Lars Kähler Geschrieben März 22, 2015 Geschrieben März 22, 2015 Moinsen! Ernsthaftes Anliegen: Wie setzt man korrekt Fraktur, wenn doch die Zielgruppe weder mit den Ligaturen, den Sonderzeichen wie ß (auch dem kleinen) und deutschen Umlauten nichts anfangen kann? Weil sie nämlich Englisch spricht und denkt bzw. Amerikanisch? Ich verrat’s schon mal: Es geht um das umstrittene (ja? bei wem?) »Handbuch der Frakturschriften«, das ich in die englische Sprache übertragen möchte: »Manual of Blackletters«. Im Gegensatz zum eher spielerischen Umgang mit dieser Schriftensippe im Buch »Fraktur mon amour« handelt es sich sich hierbei um den Versuch einer so weit wie nur irgendwie möglichen Übersicht über alle jemals herausgebrachten Frakturschriften. Der Herausgeber wird auch nicht Delbanco sein, sondern ein englischer Verlag. Seite 59 wird auf meinen ausdrücklichen Wunsch hin gestrichen. Politische Aussagen haben IMNSHO in einem Fachbuch nichts zu suchen.

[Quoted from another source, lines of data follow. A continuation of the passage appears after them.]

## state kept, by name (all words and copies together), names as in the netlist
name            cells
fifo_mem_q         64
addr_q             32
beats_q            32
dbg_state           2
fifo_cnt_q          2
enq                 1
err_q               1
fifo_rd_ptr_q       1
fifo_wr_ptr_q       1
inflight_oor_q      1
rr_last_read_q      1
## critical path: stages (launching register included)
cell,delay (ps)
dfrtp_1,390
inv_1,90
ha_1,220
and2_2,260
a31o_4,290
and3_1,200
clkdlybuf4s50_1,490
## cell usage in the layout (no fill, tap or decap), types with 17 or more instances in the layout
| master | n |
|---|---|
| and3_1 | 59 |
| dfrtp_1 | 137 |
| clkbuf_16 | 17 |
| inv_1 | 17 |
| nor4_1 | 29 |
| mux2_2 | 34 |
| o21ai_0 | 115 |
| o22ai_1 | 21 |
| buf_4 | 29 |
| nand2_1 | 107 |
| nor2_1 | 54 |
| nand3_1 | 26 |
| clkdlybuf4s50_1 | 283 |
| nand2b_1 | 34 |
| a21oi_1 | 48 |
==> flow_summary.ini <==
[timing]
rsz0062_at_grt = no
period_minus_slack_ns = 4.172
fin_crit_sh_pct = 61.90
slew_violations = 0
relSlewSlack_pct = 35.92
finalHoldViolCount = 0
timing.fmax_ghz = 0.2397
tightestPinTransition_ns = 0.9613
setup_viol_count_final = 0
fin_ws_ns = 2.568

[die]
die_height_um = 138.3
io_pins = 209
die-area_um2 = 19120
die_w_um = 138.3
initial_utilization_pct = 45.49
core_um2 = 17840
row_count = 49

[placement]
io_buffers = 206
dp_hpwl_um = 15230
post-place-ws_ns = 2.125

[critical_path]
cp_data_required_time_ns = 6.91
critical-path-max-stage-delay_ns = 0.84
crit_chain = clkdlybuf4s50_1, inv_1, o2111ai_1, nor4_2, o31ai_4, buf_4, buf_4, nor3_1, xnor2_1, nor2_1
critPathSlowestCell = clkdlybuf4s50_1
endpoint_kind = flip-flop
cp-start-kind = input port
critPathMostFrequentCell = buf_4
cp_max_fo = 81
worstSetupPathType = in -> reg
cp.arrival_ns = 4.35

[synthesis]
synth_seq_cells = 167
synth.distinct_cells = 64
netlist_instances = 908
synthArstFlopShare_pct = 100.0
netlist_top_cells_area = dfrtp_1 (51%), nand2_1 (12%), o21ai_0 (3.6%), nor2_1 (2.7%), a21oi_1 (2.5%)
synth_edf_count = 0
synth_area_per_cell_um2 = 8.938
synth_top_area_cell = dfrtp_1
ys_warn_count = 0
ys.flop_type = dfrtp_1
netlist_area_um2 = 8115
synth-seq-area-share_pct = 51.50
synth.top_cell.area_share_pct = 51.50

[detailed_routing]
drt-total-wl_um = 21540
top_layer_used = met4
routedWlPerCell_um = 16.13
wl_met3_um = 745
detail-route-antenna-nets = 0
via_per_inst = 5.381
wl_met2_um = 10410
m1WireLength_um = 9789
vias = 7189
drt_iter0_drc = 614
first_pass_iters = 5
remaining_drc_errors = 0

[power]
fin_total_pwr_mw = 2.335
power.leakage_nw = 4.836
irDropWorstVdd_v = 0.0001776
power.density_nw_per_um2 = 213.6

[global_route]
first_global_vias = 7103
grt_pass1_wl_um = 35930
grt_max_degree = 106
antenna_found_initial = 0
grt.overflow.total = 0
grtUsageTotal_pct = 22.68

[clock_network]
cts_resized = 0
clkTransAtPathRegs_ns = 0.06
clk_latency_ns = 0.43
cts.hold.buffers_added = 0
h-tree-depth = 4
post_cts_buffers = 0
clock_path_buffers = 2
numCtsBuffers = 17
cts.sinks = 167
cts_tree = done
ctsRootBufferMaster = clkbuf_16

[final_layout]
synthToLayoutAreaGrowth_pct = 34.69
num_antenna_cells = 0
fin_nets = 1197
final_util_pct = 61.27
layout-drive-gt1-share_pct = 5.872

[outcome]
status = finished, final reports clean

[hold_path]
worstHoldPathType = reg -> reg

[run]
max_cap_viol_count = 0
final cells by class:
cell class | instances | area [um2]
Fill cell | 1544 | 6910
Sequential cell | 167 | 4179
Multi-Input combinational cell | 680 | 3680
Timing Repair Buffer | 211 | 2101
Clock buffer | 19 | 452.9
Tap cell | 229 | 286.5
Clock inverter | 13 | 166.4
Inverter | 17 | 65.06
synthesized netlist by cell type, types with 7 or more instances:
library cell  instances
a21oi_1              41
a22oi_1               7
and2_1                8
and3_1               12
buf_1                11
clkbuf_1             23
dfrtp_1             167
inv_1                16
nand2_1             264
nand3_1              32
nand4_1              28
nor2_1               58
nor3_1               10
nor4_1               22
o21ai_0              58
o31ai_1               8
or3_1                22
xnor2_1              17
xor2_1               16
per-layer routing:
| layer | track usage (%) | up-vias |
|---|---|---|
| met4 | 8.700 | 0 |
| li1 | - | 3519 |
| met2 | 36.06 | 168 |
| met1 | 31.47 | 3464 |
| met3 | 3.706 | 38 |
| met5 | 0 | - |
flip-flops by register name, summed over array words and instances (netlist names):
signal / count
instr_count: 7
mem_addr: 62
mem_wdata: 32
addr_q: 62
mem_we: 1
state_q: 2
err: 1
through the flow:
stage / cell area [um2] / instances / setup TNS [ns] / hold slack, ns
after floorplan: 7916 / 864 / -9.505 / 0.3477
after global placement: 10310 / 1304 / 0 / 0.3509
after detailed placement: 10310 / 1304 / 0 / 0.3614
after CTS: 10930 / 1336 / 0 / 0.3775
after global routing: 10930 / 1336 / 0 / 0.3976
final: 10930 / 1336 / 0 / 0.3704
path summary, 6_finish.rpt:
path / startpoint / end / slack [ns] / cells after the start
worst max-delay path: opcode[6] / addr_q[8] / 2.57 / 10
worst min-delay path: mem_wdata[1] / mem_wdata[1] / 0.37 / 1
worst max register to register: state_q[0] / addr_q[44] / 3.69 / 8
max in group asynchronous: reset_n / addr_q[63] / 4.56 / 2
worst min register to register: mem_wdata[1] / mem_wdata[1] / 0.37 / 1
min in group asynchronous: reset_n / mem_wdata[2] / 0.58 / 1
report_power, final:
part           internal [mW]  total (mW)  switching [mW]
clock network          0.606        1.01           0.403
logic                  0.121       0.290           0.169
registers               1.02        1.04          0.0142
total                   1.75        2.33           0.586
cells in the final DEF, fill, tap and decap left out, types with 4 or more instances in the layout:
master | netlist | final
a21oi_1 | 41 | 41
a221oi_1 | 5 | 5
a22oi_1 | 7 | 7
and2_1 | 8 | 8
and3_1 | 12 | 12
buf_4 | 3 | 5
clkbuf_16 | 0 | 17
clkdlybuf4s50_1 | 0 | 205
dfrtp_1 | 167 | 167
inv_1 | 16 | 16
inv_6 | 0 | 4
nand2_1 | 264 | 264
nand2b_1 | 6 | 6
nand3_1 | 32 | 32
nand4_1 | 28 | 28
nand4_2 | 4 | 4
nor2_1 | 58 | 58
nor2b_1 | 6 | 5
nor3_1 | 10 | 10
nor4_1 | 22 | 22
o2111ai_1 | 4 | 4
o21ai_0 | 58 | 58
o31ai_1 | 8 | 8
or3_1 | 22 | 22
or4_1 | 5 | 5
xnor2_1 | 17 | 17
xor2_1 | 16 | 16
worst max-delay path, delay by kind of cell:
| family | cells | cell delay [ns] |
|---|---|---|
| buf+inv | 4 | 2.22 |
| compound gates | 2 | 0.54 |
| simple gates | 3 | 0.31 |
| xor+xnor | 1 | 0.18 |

P.S.: Auch ein Martin Z. Schröder ist bei dieser Diskussion herzlich willkommen. Er möge nur mit überbordenden Ausbrüchen ein ganz klein wenig zurückhaltender sein als bisher. – Und ganz allgemein gesagt bitte ich darum, diese durchaus ernsthaft gemeinte Anfrage so zu behandeln, dass sich die Moderatoren nicht wieder gezwungen sehen, den Thread zu schließen. Demokratie ist machbar, Frau Nachbar!
Phoibos Geschrieben März 22, 2015 Geschrieben März 22, 2015 Fraktursatz sollte sich imo nach den gebräuchlichen Regeln der Anwender(zeit) richten, vielleicht mit der Ausnahme des Lang-S. Oder Du suchst Dir einen beliebigen Punkt in der Orthographie-Geschichte, erklärst diesen als Point of No Return, ab dem alles nur noch den Bach runtergeht und alles davor für sakrosankt. Oder Du forschst nach statistischen Häufungen in Deiner Zielsprache (BE und AE haben durchaus unterschiedliche Entwicklungen) und entwickelst daraus eine Orthographie.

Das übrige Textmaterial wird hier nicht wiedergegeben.